> _Saved entries_:
[config.mk]
export PLATFORM = sky130hd
export DESIGN_NAME = video_timing
export DESIGN_NICKNAME = d
export VERILOG_FILES = /design/src/common/video_pkg.sv /design/src/video/video_timing.sv
export SDC_FILE = /design/constraint.sdc
export NUM_CORES = 1
export LEC_CHECK = 0
export CORE_MARGIN = 1
export CORE_UTILIZATION = 50
export CTS_CLUSTER_DIAMETER = 50
export DETAILED_ROUTE_END_ITERATION = 10
export DONT_BUFFER_PORTS = 1
export GPL_TIMING_DRIVEN = 0
export PLACE_DENSITY = 0.69
export SYNTH_ARGS = -nofsm -noshare
export SYNTH_HDL_FRONTEND = slang
export SYNTH_SLANG_ARGS = --single-unit
export TNS_END_PERCENT = 5
[constraint.sdc]
create_clock -name pck -period 2.6 [get_ports pck]
set_input_delay 0.52 -clock pck [delete_from_list [all_inputs] [get_ports pck]]
set_output_delay 0.52 -clock pck [all_outputs]
set_load 0.01 [all_outputs]
[src/common/video_pkg.sv]
package video_pkg;

   // ========================================================================
   // pixel format
   // ========================================================================

   localparam int color_w = 8;             // one colour plane, one byte
   localparam int pixel_w = 3 * color_w;   // red high, green mid, blue low

   // pixel and line counters of the timing generator
   // 12 bits covers totals up to 4095
   localparam int cnt_w = 12;

   // ========================================================================
   // default video timing, 320x240 with small porches
   // ========================================================================

   // horizontal, in pixels
   localparam int def_h_active = 320;
   localparam int def_h_front  = 8;        // front porch
   localparam int def_h_sync   = 32;       // sync width
   localparam int def_h_back   = 40;       // back porch

   // vertical, in lines
   localparam int def_v_active = 240;
   localparam int def_v_front  = 3;
   localparam int def_v_sync   = 4;
   localparam int def_v_back   = 6;

   // line total 400 pixels, frame total 253 lines
   // at a 25 MHz pixel clock this is a bit under 250 frames per second

endpackage

[src/video/video_timing.sv]
`timescale 1ns/1ps

// free running raster timing on the pixel clock
// all outputs registered from the counters
module video_timing #(
   parameter int h_active = video_pkg::def_h_active,
   parameter int h_front  = video_pkg::def_h_front,
   parameter int h_sync   = video_pkg::def_h_sync,
   parameter int h_back   = video_pkg::def_h_back,
   parameter int v_active = video_pkg::def_v_active,
   parameter int v_front  = video_pkg::def_v_front,
   parameter int v_sync   = video_pkg::def_v_sync,
   parameter int v_back   = video_pkg::def_v_back
) (
   input  logic                        pck,
   input  logic                        rst_n,
   output logic [video_pkg::cnt_w-1:0] h_count,
   output logic [video_pkg::cnt_w-1:0] v_count,
   output logic                        t_de,
   output logic                        t_hsync,
   output logic                        t_vsync
);

   localparam int h_total  = h_active + h_front + h_sync + h_back;
   localparam int v_total  = v_active + v_front + v_sync + v_back;
   localparam int hs_start = h_active + h_front;   // sync follows front porch
   localparam int hs_end   = hs_start + h_sync;
   localparam int vs_start = v_active + v_front;
   localparam int vs_end   = vs_start + v_sync;

   logic [video_pkg::cnt_w-1:0] h_cnt;   // pixel in line
   logic [video_pkg::cnt_w-1:0] v_cnt;   // line in frame
   logic                        de_c;
   logic                        hs_c;
   logic                        vs_c;

   // ========================================================================
   // raster counters
   // ========================================================================

   always_ff @(posedge pck or negedge rst_n) begin
      if (!rst_n) begin
         h_cnt <= '0;
         v_cnt <= '0;
      end else if (h_cnt == h_total - 1) begin   // end of line
         h_cnt <= '0;
         if (v_cnt == v_total - 1) begin         // end of frame
            v_cnt <= '0;
         end else begin
            v_cnt <= v_cnt + 1'b1;
         end
      end else begin
         h_cnt <= h_cnt + 1'b1;
      end
   end

   // window decode
   assign de_c = (h_cnt < h_active) && (v_cnt < v_active);
   assign hs_c = (h_cnt >= hs_start) && (h_cnt < hs_end);
   assign vs_c = (v_cnt >= vs_start) && (v_cnt < vs_end);   // whole lines

   // ========================================================================
   // registered outputs, counts stay aligned with the flags
   // ========================================================================

   always_ff @(posedge pck or negedge rst_n) begin
      if (!rst_n) begin
         h_count <= '0;
         v_count <= '0;
         t_de    <= 1'b0;
         t_hsync <= 1'b0;
         t_vsync <= 1'b0;
      end else begin
         h_count <= h_cnt;
         v_count <= v_cnt;
         t_de    <= de_c;
         t_hsync <= hs_c;
         t_vsync <= vs_c;
      end
   end

   // sync sits in blanking only
   a_de_hsync: assert property (
      @(posedge pck) disable iff (!rst_n)
      !(t_de && t_hsync)
   );

endmodule

==> qor.yml <==
status: "finished, final reports clean"
postRouteWirelength_um: 3090
p_leak_nw: 1.00
via_per_inst: 5.59
fin_crit_ns: 2.08
setup_slack_ns: 0.521
ys_ff_latch: 51
dp_slack_ns: 0.565
first_iter_violations: 85
path_class: "register to register"
place.gp.congestion: 0.873
die_x_um: 64.2
clock-root-buffer: "clkbuf_8"
ir_drop_mv: 0.273
rsz0062_at_grt: "no"
cp_max_fo: 10
cp_num_buf_inv: 1
dp_hpwl_um: 2070
synth-edff-count: 0
antennaDiodeCount: 0
grt_pass1_wl_um: 5490
slew_violations: 0
fin_util_pct: 57.1
cts_inserted_buffers: 5
synthTopCellsByArea: "dfrtp_1 (66%), xor2_1 (4.5%), nand3_1 (3.4%)"
cp.arrival_ns: 2.30
port_buffers: 0
max_freq_ghz: 0.481
fillers: 332
regArea_sq_um: 1280
clk_pin_slew_worst_paths_ns: 0.08
post-route-drc-count: 0
hold_class: "input pin to asynchronous set/reset pin"
yosysMostFrequentCell: "dfrtp_1"
multi_input_area_sq_um: 602
area_delta_synth_final_pct: 9.07
antenna_found_initial: 0
grt_max_degree: 52
drive_gt1_share_pct: 6.43
cap_viol_max_count: 0
start_kind: "register"
synth_top_area_share_pct: 66.1
grt_use_total_pct: 17.9
synth_nets: 168
power.density_nw_per_um2: 594
max_slew_margin_pct: 72.3
synth.top_cells.by_count: "dfrtp_1 (51), nand3_1 (13), nor2_1 (11)"
layout.nets: 176
finalCritPeriodShare_pct: 80.0
netlist.top_cell.by_area: "dfrtp_1"
clk_path_buf_depth: 2
syn_area_sq_um: 1930
syn_inst: 163
grt-ovfl-total: 0
drt-wirelength-per-cell_um: 14.1
yosysWarnings: 0
crit_path_end_kind: "register"
syn-mean-instance-area_sq_um: 11.9
chipHeight_um: 64.2
synth_cell_type_count: 29
place_area_sq_um: 1990
worstPathRequired_ns: 2.82
start_util_pct: 52.4
async_flop_share_pct: 100
cts_tree: "done"
routed-via-count: 1225
setup_violations: 0
ios: 29
drt_first_pass_iters: 4
cts_sinks: 51
cp_slowest_cell: "dfrtp_1"
core_sq_um: 3690
synthFlopType: "dfrtp_1"
power_mw: 1.25
design_area_sq_um: 2110
clkLatencyLatePin_ns: 0.30
htreeDepth: 2
timing.final.hold_violations: 0
crit_chain: "ha_1 > nand3_1 > nand4b_1 > clkbuf_1 > nor4_1 > xor2_1"
rows: 22
dieArea_sq_um: 4120
antenna_left: 0
worst_pin_slew_ns: 0.415
fin_setup_tns_ns: 0
yosysSeqAreaShare_pct: 66.1
fin_skew_ns: 0.00289
cp_top_family: "simple AND/OR/NAND/NOR gates"
cts-resized-gates: 0
slowest_delay_ns: 0.43
post-cts-setup-buffers: 0
grt_pass1_vias: 1194
## final cells by class
class	count	share of cell area [%]
plain buffers	6	1.13
clock buffers	6	3.92
clock inverters	1	0.238
inverters	8	1.43
multi-input cells	98	28.6
flip-flops and latches	51	60.6
well taps	48	2.85
repair buffers	1	1.31
## timing repair
item                                    CTS  global route
endpoints found under the setup margin    0             0
hold buffers                              1             0
endpoints found under the hold margin    51             0
## flip-flops by register name (all words and copies together), names as in the netlist
name	cells
h_cnt	12
h_count	12
t_de	1
t_hsync	1
t_vsync	1
v_cnt	12
v_count	12
## routing by layer
layer | share of wire, % | vias to the layer above | wire length (um) | track usage (%)
met3 | 4.0 | 7 | 125 | 4.82
met2 | 47 | 36 | 1450 | 27.9
met5 | 0 | - | 0 | 0
met1 | 47 | 609 | 1450 | 22.3
met4 | 2.1 | 0 | 65 | 10.3
li1 | - | 573 | - | -
## power breakdown
part	internal (mW)	leakage, nW	switching [mW]
sequential	0.792	0.683	0
clock	0.209	0.0470	0.231
combinational	0.00446	0.274	0.0139
total	1.01	1.00	0.245
## layout by cell type, fill, tap and decap left out, drive strengths merged
cell	netlist	layout
nor4	5	5
a31oi	1	1
xnor2	3	3
dfrtp	51	51
nor2b	1	1
nor3b	1	1
nand3	13	13
nor3	7	7
or4	1	1
mux2	1	1
xor2	10	10
clkbuf	5	11
or3	6	6
nor2	11	11
a21o	1	1
a22o	2	2
and3	2	2
and2	1	1
clkinv	0	1
nand2	7	7
or2b	1	1
o21ai	9	9
buf	1	2
nand4	2	2
nand4b	1	1
ha	3	3
and4b	1	1
inv	8	8
a21oi	7	7
o2bb2ai	1	1
## per-stage QoR
stage,hold slack (ns),instances
2_1_floorplan,0.224,163
3_3_place_gp,0.225,211
6_report,0.0662,219
5_1_grt,0.0727,219
4_1_cts,0.0682,219
3_5_place_dp,0.225,211
## cell families after synthesis
| group | Yosys count | share of synthesized area [%] |
|---|---|---|
| adders and majority gates | 3 | 1.94 |
| muxes | 1 | 0.583 |
| and+or+nand+nor | 60 | 16.5 |
| xor gates and xnor gates | 13 | 5.89 |
| AOI/OAI and AO/OA | 21 | 6.22 |
| DFF | 51 | 66.1 |
| buffers and inverters | 14 | 2.78 |
## final timing paths
check | end | cells after the start | startpoint | slack, ns
max in group asynchronous | v_count[6]$_DFF_PN0_ | 1 | rst_n | 2.33
max | v_cnt[10]$_DFFE_PN0N_ | 6 | h_cnt[0]$_DFF_PN0_ | 0.52
min | h_count[6]$_DFF_PN0_ | 1 | rst_n | 0.07
min reg2reg | h_count[6]$_DFF_PN0_ | 0 | h_cnt[6]$_DFF_PN0_ | 0.37
min in group pck | h_count[6]$_DFF_PN0_ | 0 | h_cnt[6]$_DFF_PN0_ | 0.37
max reg2reg | v_cnt[10]$_DFFE_PN0N_ | 6 | h_cnt[0]$_DFF_PN0_ | 0.52
Note: power is estimated with default switching activity, not from simulation.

> _WHAT IS EXPECTED_:
From the data above, return every line from the line that has "## cell families after synthesis" up to and including the line that has "14 | 2.78 |", exactly.

> _ANSWER AREA_:
## cell families after synthesis
| group | Yosys count | share of synthesized area [%] |
|---|---|---|
| adders and majority gates | 3 | 1.94 |
| muxes | 1 | 0.583 |
| and+or+nand+nor | 60 | 16.5 |
| xor gates and xnor gates | 13 | 5.89 |
| AOI/OAI and AO/OA | 21 | 6.22 |
| DFF | 51 | 66.1 |
| buffers and inverters | 14 | 2.78 |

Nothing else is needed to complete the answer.